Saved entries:
## src/rtl/spi_host_pkg.sv

```systemverilog
package spi_host_pkg;

  // control word geometry
  localparam int CTRL_W  = 14;
  localparam int DIV_W   = 3;
  localparam int CS_W    = 4;

  // field positions inside the control word
  localparam int B_HOST   = 0;
  localparam int B_CPOL   = 1;
  localparam int B_CPHA   = 2;
  localparam int B_DIV    = 3;
  localparam int B_DECODE = 6;
  localparam int B_CS     = 7;
  localparam int B_MANSS  = 11;
  localparam int B_MANST  = 12;
  localparam int B_GO     = 13;

  typedef enum logic {
    ST_IDLE  = 1'b0,
    ST_SHIFT = 1'b1
  } eng_state_e;

endpackage

```

## src/rtl/spi_half_tick.sv

```systemverilog
// Half-period timer: asserts tick on the last reference cycle of each
// sclk half period, whose length is 2^div_code cycles.
module spi_half_tick #(
  parameter int DIV_W = 3
) (
  input  logic             clk,
  input  logic             rst_n,
  input  logic             run,
  input  logic [DIV_W-1:0] div_code,
  output logic             tick
);

  localparam int CNT_W = 1 << DIV_W;

  logic [CNT_W-1:0] cnt_q, cnt_d;
  logic [CNT_W-1:0] last_cnt;

  always_comb begin
    last_cnt = (CNT_W'(1) << div_code) - CNT_W'(1);
    tick     = run && (cnt_q == last_cnt);
    if (!run || tick) cnt_d = '0;
    else              cnt_d = cnt_q + CNT_W'(1);
  end

  always_ff @(posedge clk or negedge rst_n) begin
    if (!rst_n) cnt_q <= '0;
    else        cnt_q <= cnt_d;
  end

endmodule

```

## src/rtl/spi_ss_drive.sv

```systemverilog
// Slave-select output stage: active-low single-line pick or decoded code,
// gated to the deselect level when not active.
module spi_ss_drive #(
  parameter int CS_W = 4
) (
  input  logic            clk,
  input  logic            rst_n,
  input  logic [CS_W-1:0] field,
  input  logic            decode,
  input  logic            active,
  output logic [CS_W-1:0] ss_n
);

  logic [CS_W-1:0] pick;
  logic [CS_W-1:0] ss_d;
  logic            found;

  // lowest field bit at zero wins; every other line stays high
  always_comb begin
    pick  = '1;
    found = 1'b0;
    for (int i = 0; i < CS_W; i++) begin
      if (!found && !field[i]) begin
        pick[i] = 1'b0;
        found   = 1'b1;
      end
    end
  end

  always_comb begin
    if (!active)     ss_d = '1;
    else if (decode) ss_d = field;
    else             ss_d = pick;
  end

  always_ff @(posedge clk or negedge rst_n) begin
    if (!rst_n) ss_n <= '1;
    else        ss_n <= ss_d;
  end

endmodule

```

## src/rtl/spi_host_engine.sv

```systemverilog
module spi_host_engine
  import spi_host_pkg::*;
#(
  parameter int WORD_W = 8
) (
  input  logic              clk,
  input  logic              rst_n,
  input  logic [CTRL_W-1:0] ctrl_word,
  input  logic              enable,
  input  logic              tx_valid,
  input  logic [WORD_W-1:0] tx_data,
  output logic              tx_pop,
  output logic              rx_push,
  output logic [WORD_W-1:0] rx_data,
  input  logic              mode_fault,
  input  logic              miso,
  output logic              sclk,
  output logic              mosi,
  output logic [CS_W-1:0]   ss_n,
  output logic              busy
);

  localparam int BIT_W = $clog2(WORD_W);
  localparam logic [BIT_W-1:0] BIT_LAST = BIT_W'(WORD_W - 1);

  // reset: asynchronous assert, synchronous release
  logic [1:0] rst_sync_q;
  logic       rst_n_i;

  always_ff @(posedge clk or negedge rst_n) begin
    if (!rst_n) rst_sync_q <= 2'b00;
    else        rst_sync_q <= {rst_sync_q[0], 1'b1};
  end
  assign rst_n_i = rst_sync_q[1];

  // control fields
  logic             ctl_host, ctl_cpol, ctl_cpha, ctl_decode;
  logic             ctl_manss, ctl_manst, ctl_go;
  logic [DIV_W-1:0] ctl_div;
  logic [CS_W-1:0]  ctl_cs;

  assign ctl_host   = ctrl_word[B_HOST];
  assign ctl_cpol   = ctrl_word[B_CPOL];
  assign ctl_cpha   = ctrl_word[B_CPHA];
  assign ctl_div    = ctrl_word[B_DIV +: DIV_W];
  assign ctl_decode = ctrl_word[B_DECODE];
  assign ctl_cs     = ctrl_word[B_CS +: CS_W];
  assign ctl_manss  = ctrl_word[B_MANSS];
  assign ctl_manst  = ctrl_word[B_MANST];
  assign ctl_go     = ctrl_word[B_GO];

  // state
  eng_state_e        state_q, state_d;
  logic              cpol_q, cpol_d, cpha_q, cpha_d;
  logic [DIV_W-1:0]  div_q, div_d;
  logic [WORD_W-1:0] txs_q, txs_d;
  logic [WORD_W-1:0] rxs_q, rxs_d;
  logic [WORD_W-1:0] rx_data_q, rx_data_d;
  logic [WORD_W-1:0] rx_next;
  logic [BIT_W-1:0]  bit_q, bit_d;
  logic              trail_q, trail_d;
  logic              sclk_q, sclk_d;
  logic              mosi_q, mosi_d;
  logic              rx_push_q, rx_push_d;
  logic              pop_c;
  logic              start;
  logic              tick;

  spi_half_tick #(.DIV_W(DIV_W)) u_tick (
    .clk      (clk),
    .rst_n    (rst_n_i),
    .run      (state_q == ST_SHIFT),
    .div_code (div_q),
    .tick     (tick)
  );

  spi_ss_drive #(.CS_W(CS_W)) u_ss (
    .clk    (clk),
    .rst_n  (rst_n_i),
    .field  (ctl_cs),
    .decode (ctl_decode),
    .active (ctl_manss || (state_d == ST_SHIFT)),
    .ss_n   (ss_n)
  );

  // clock mode is taken in only while the engine is disabled
  always_comb begin
    cpol_d = enable ? cpol_q : ctl_cpol;
    cpha_d = enable ? cpha_q : ctl_cpha;
    start  = (state_q == ST_IDLE) && enable && ctl_host && tx_valid &&
             !mode_fault && (!ctl_manst || ctl_go);
  end

  // next-state logic
  always_comb begin
    state_d   = state_q;
    div_d     = div_q;
    txs_d     = txs_q;
    rxs_d     = rxs_q;
    rx_data_d = rx_data_q;
    bit_d     = bit_q;
    trail_d   = trail_q;
    sclk_d    = sclk_q;
    mosi_d    = mosi_q;
    rx_push_d = 1'b0;
    pop_c     = 1'b0;
    rx_next   = rxs_q;

    unique case (state_q)
      ST_IDLE: begin
        sclk_d = cpol_d;
        if (start) begin
          pop_c   = 1'b1;
          state_d = ST_SHIFT;
          div_d   = (ctl_div == '0) ? DIV_W'(1) : ctl_div;
          bit_d   = '0;
          trail_d = 1'b0;
          rxs_d   = '0;
          if (!cpha_q) begin
            mosi_d = tx_data[WORD_W-1];
            txs_d  = tx_data << 1;
          end else begin
            txs_d  = tx_data;
          end
        end
      end

      ST_SHIFT: begin
        if (!enable || mode_fault) begin
          state_d = ST_IDLE;
          sclk_d  = cpol_d;
        end else if (tick) begin
          sclk_d  = ~sclk_q;
          trail_d = ~trail_q;
          if (!trail_q) begin
            // leading edge
            if (!cpha_q) begin
              rxs_d = {rxs_q[WORD_W-2:0], miso};
            end else begin
              mosi_d = txs_q[WORD_W-1];
              txs_d  = txs_q << 1;
            end
          end else begin
            // trailing edge
            rx_next = cpha_q ? {rxs_q[WORD_W-2:0], miso} : rxs_q;
            rxs_d   = rx_next;
            if (bit_q == BIT_LAST) begin
              rx_push_d = 1'b1;
              rx_data_d = rx_next;
              bit_d     = '0;
              if (tx_valid) begin
                pop_c = 1'b1;
                if (!cpha_q) begin
                  mosi_d = tx_data[WORD_W-1];
                  txs_d  = tx_data << 1;
                end else begin
                  txs_d  = tx_data;
                end
              end else begin
                state_d = ST_IDLE;
              end
            end else begin
              bit_d = bit_q + BIT_W'(1);
              if (!cpha_q) begin
                mosi_d = txs_q[WORD_W-1];
                txs_d  = txs_q << 1;
              end
            end
          end
        end
      end

      default: state_d = ST_IDLE;
    endcase
  end

  // registers
  always_ff @(posedge clk or negedge rst_n_i) begin
    if (!rst_n_i) begin
      state_q   <= ST_IDLE;
      cpol_q    <= 1'b0;
      cpha_q    <= 1'b0;
      div_q     <= DIV_W'(1);
      txs_q     <= '0;
      rxs_q     <= '0;
      rx_data_q <= '0;
      bit_q     <= '0;
      trail_q   <= 1'b0;
      sclk_q    <= 1'b0;
      mosi_q    <= 1'b0;
      rx_push_q <= 1'b0;
    end else begin
      state_q   <= state_d;
      cpol_q    <= cpol_d;
      cpha_q    <= cpha_d;
      div_q     <= div_d;
      txs_q     <= txs_d;
      rxs_q     <= rxs_d;
      rx_data_q <= rx_data_d;
      bit_q     <= bit_d;
      trail_q   <= trail_d;
      sclk_q    <= sclk_d;
      mosi_q    <= mosi_d;
      rx_push_q <= rx_push_d;
    end
  end

  assign tx_pop  = pop_c;
  assign rx_push = rx_push_q;
  assign rx_data = rx_data_q;
  assign sclk    = sclk_q;
  assign mosi    = mosi_q;
  assign busy    = (state_q == ST_SHIFT);

endmodule

```

## config.mk

```make
export PLATFORM = sky130hd
export DESIGN_NAME = spi_host_engine
export DESIGN_NICKNAME = d
export VERILOG_FILES = /design/src/rtl/spi_host_pkg.sv /design/src/rtl/spi_half_tick.sv /design/src/rtl/spi_ss_drive.sv /design/src/rtl/spi_host_engine.sv
export SDC_FILE = /design/constraint.sdc
export NUM_CORES = 1
export LEC_CHECK = 0
export ABC_AREA = 1
export BUFFER_PORTS_ARGS = -buffer_cell sky130_fd_sc_hd__buf_2
export CAP_MARGIN = 20
export CORE_UTILIZATION = 54
export DETAILED_ROUTE_END_ITERATION = 8
export PLACE_DENSITY = 0.76
export SETUP_SLACK_MARGIN = 0.05
export SLEW_MARGIN = 25
export SYNTH_ARGS = -nofsm -noshare
export SYNTH_HDL_FRONTEND = slang
export SYNTH_SLANG_ARGS = --single-unit
```

## constraint.sdc

```tcl
create_clock -name clk -period 2.58 [get_ports clk]
set_clock_uncertainty 0.1 [all_clocks]
set_input_delay 0.129 -clock clk [delete_from_list [all_inputs] [get_ports clk]]
set_output_delay 0.129 -clock clk [all_outputs]
set_load 0.005 [all_outputs]
```

==> results.txt <==
* Minimum clock period after layout: between 2 and 2.5 ns
- The initialized floorplan defines 26 standard-cell rows.
* Top library cells by usage in the layout, fill and taps aside: sky130_fd_sc_hd__nand2_1 (121), sky130_fd_sc_hd__dfrtp_1 (44), sky130_fd_sc_hd__buf_2 (44)
- Clock tree from TritonCTS: built
- Entering global routing, the biggest net connects 25 pins.
- Fraction of final layout cells with drive strength greater than 1: ~25%
- # port buffers: 44
- CP Capture Type: output pin
- Crit path max fanout: 6
- Reported max-cap violation count: 0
- Setup violations remaining at the end of the flow were counted as 0.
* Pwr Density: 547 nW/um^2
- Number of buffers added by the clock tree synthesis step: 5
- Dominant synthesized flop cell: sky130_fd_sc_hd__dfrtp_1
- First-iteration detailed-routing DRC count: 124
* Maximum root-to-sink buffer count: 2
* Class of the most critical hold timing path: primary input to register
- At the worst endpoint, the arrival time is 2.17 ns.
- Across all layers, the routed design uses between 2000 and 3000 vias.
* Average cell area after synthesis: ~8.0 sq um
- First drt pass iteration count: 4
* Initial Util: 57.2%
- Global-route congestion overflow total: 0
- Average detailed-routed wire length per instance: 12.9 um
- Detailed-placement wirelength estimate: 4.55 mm
- Number of antenna violations at the first check in global routing: 0
- The first global-routing pass estimated 11.1 mm of wire.
* Number of storage elements in the synthesis netlist: 51
- Cell area after placement: 3220 sq um
* Async set-or-reset flop fraction in the synthesized netlist: 100%
* Maximum VDD drop: 0.303 mV
- Proportion of synthesized chip area in sequential cells: 43.1%
- Fmax achieved: about 0.42 GHz
- Vias/cell: 5.26
- Distinct cell type count after synthesis: 39
- Clock edge transition at the registers on the reported setup and hold paths: 0.09 ns
- After routing, the total negative slack on setup checks comes to 0 ns.
- The finished cells cover about 3400 sq um.
- Number of sinks driven by the clock tree: 51
- For the pin with the worst max-slew slack, the measured transition is ~0.62 ns.
- Leaving out fill and tap cells, the most frequent cell in the layout is sky130_fd_sc_hd__nand2_1.
- Relative area change from synthesis to final layout: 14.0%
* Clock latency on the worst-skew pair: 0.31 ns
* Pre-CTS worst setup slack: 0.183 ns
* Die Outline Area: 5810 sq um
- Layout Nets: 455
- I/O pins: 45
- For this run, the number of Yosys warnings is 0.
- After detailed routing, the number of remaining DRC violations is 0.
- Number of nets still failing antenna checks after routing: 0
* Wire length reported by the detailed router: between 6 and 7 mm
* Vias in the first global route: 2449
- Number of H-tree branching levels: 2
- The number of max-slew violations in the final report came to 0.
* Critical setup path kind: register to output pin
* Root Driver: sky130_fd_sc_hd__clkbuf_8
- The worst setup path is launched from a register.
- Final core utilization: 65.2%
- In this run the horizontal extent of the chip is ~76 um.
* Global placer's final weighted congestion: 0.880
- The final critical path takes up 92.9% of the cycle.
* Hold depth: 3
- Number of synthesized flops with an enable pin: 0
* Number of hold violations in the final report: 0
* Max_slew headroom: around three fifths
- Placeable core region: 5200 sq um
- Count of inserted antenna diode cells: 0
* Die H: 76.2 um
- Leakage power total: 1.70 nW
- The flow ran to the end, and the final reports show no timing, DRC or antenna violations.
* Cells after Synth: approximately 370
* Syn Nets: 403
- For flop-to-flop paths, the worst setup slack is between 0.2 and 0.3 ns.
- After layout, the design draws a total of 1.86 mW.
- Setup repair after global routing left no endpoint under its margin.
- Post-synthesis instance area: 2980 sq um
- In the post-route analysis, the smallest setup slack over all paths is 0.182 ns.
- Gr usage total: 24.0%
- The worst register-to-register path has a depth of 12.
* Postcts setup bufs: 0
* Required time at the worst-slack endpoint: 2.35 ns
==> cell families (layout without fill, tap and decap cells) <==
kind of cell | after synthesis | count (layout) | synth area share [%]
and+or+nand+nor | 209 | 209 | 33.8
AOI/OAI and AO/OA | 53 | 53 | 11.8
DFF | 51 | 51 | 43.1
buffers and inverters | 51 | 104 | 8.87
adders and majority gates | 4 | 4 | 1.68
xor gates and xnor gates | 2 | 2 | 0.589
other | 1 | 1 | 0.126
==> layout make-up <==
type / instances / area (sq um)
fillers: 435 / 1810
multi-input cells: 269 / 1440
flip-flops and latches: 51 / 1280
repair buffers: 59 / 350
inverters: 37 / 141
well taps: 70 / 87.6
clock buffers: 6 / 72.6
clock inverters: 2 / 16.3
==> synth_stat cells, types with 2 or more instances <==
cell	instances	area [sq um]
sky130_fd_sc_hd__nand3_2	2	20.0
sky130_fd_sc_hd__o22ai_1	8	50.1
sky130_fd_sc_hd__nor3_1	4	20.0
sky130_fd_sc_hd__clkbuf_1	2	7.51
sky130_fd_sc_hd__nor4_1	2	12.5
sky130_fd_sc_hd__nand2_1	121	454
sky130_fd_sc_hd__dfstp_2	5	131
sky130_fd_sc_hd__o21ai_0	16	80.1
sky130_fd_sc_hd__inv_1	30	113
sky130_fd_sc_hd__nand3_4	3	52.6
sky130_fd_sc_hd__buf_6	7	78.8
sky130_fd_sc_hd__nand4_1	23	144
sky130_fd_sc_hd__nor2_1	27	101
sky130_fd_sc_hd__o21ai_2	11	96.3
sky130_fd_sc_hd__a21oi_4	2	32.5
sky130_fd_sc_hd__nand2_4	2	22.5
sky130_fd_sc_hd__a31oi_1	8	50.1
sky130_fd_sc_hd__a21oi_1	6	30.0
sky130_fd_sc_hd__nand3_1	12	60.1
sky130_fd_sc_hd__buf_2	2	10.0
sky130_fd_sc_hd__dfrtp_1	46	1150
sky130_fd_sc_hd__ha_1	4	50.1
sky130_fd_sc_hd__inv_2	5	18.8
sky130_fd_sc_hd__xor2_1	2	17.5
sky130_fd_sc_hd__nand2_2	7	43.8
==> where the power goes <==
part           switching, mW  internal [mW]  total (mW)
registers             0.0728          0.873       0.945
clock network          0.269          0.195       0.464
logic                  0.276          0.172       0.448
==> worst paths after layout <==
kind,endpoint,start
min in group asynchronous,rst_sync_q[1],rst_n
worst min register to register,rxs_q[6],rst_sync_q[1]
worst max register to register,rxs_q[6],div_q[0]
worst max-delay path,tx_pop,div_q[0]
max in group asynchronous,div_q[1],rst_sync_q[1]
worst min-delay path,div_q[1],ctrl_word[4]
==> critical path, stage by stage, from the launching register on <==
cell	delay (ns)
sky130_fd_sc_hd__dfstp_2	0.59
sky130_fd_sc_hd__inv_2	0.08
sky130_fd_sc_hd__nand2_2	0.07
sky130_fd_sc_hd__ha_1	0.22
sky130_fd_sc_hd__nand4_1	0.14
sky130_fd_sc_hd__nand2_2	0.14
sky130_fd_sc_hd__nor2_2	0.06
sky130_fd_sc_hd__nor2_4	0.16
sky130_fd_sc_hd__nand4_2	0.12
sky130_fd_sc_hd__o21ai_2	0.16
sky130_fd_sc_hd__buf_2	0.13
==> sequential cells by signal, indices dropped and copies added (netlist names), 2 cells and up <==
signal	flops
txs_q	8
rx_data	8
div_q	3
rst_sync_q	2
u_tick.cnt_q	8
rxs_q	8
bit_q	3
u_ss.ss_n	4
==> stage by stage <==
| step | std cells | hold slack (ns) |
|---|---|---|
| after CTS | 494 | 0.00928 |
| after detailed placement | 479 | -0.183 |
| after global placement | 479 | -0.185 |
| after global routing | 494 | 0.0112 |
| final | 494 | 0.0104 |
| after floorplan | 371 | -0.267 |
==> routing by layer <==
| layer | routed length, um | share of wire (%) | GRT usage (%) |
|---|---|---|---|
| met1 | 2990 | 47 | 32.3 |
| met2 | 2970 | 47 | 38.2 |
| met3 | 233 | 3.7 | 4.19 |
| met4 | 174 | 2.7 | 10.0 |
| met5 | 0 | 0 | 0 |
==> timing repair <==
item / 4_1_cts / 5_1_grt
gates resized for setup: 0 / 2
hold buffers: 7 / 0
setup endpoints to repair: 0 / 18
hold endpoints to repair: 7 / 0
Note: power is estimated with default switching activity, not from simulation.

Your goal –
Only a number is wanted here: the count of lines above that hold the word "stage".

Solution to this task –
3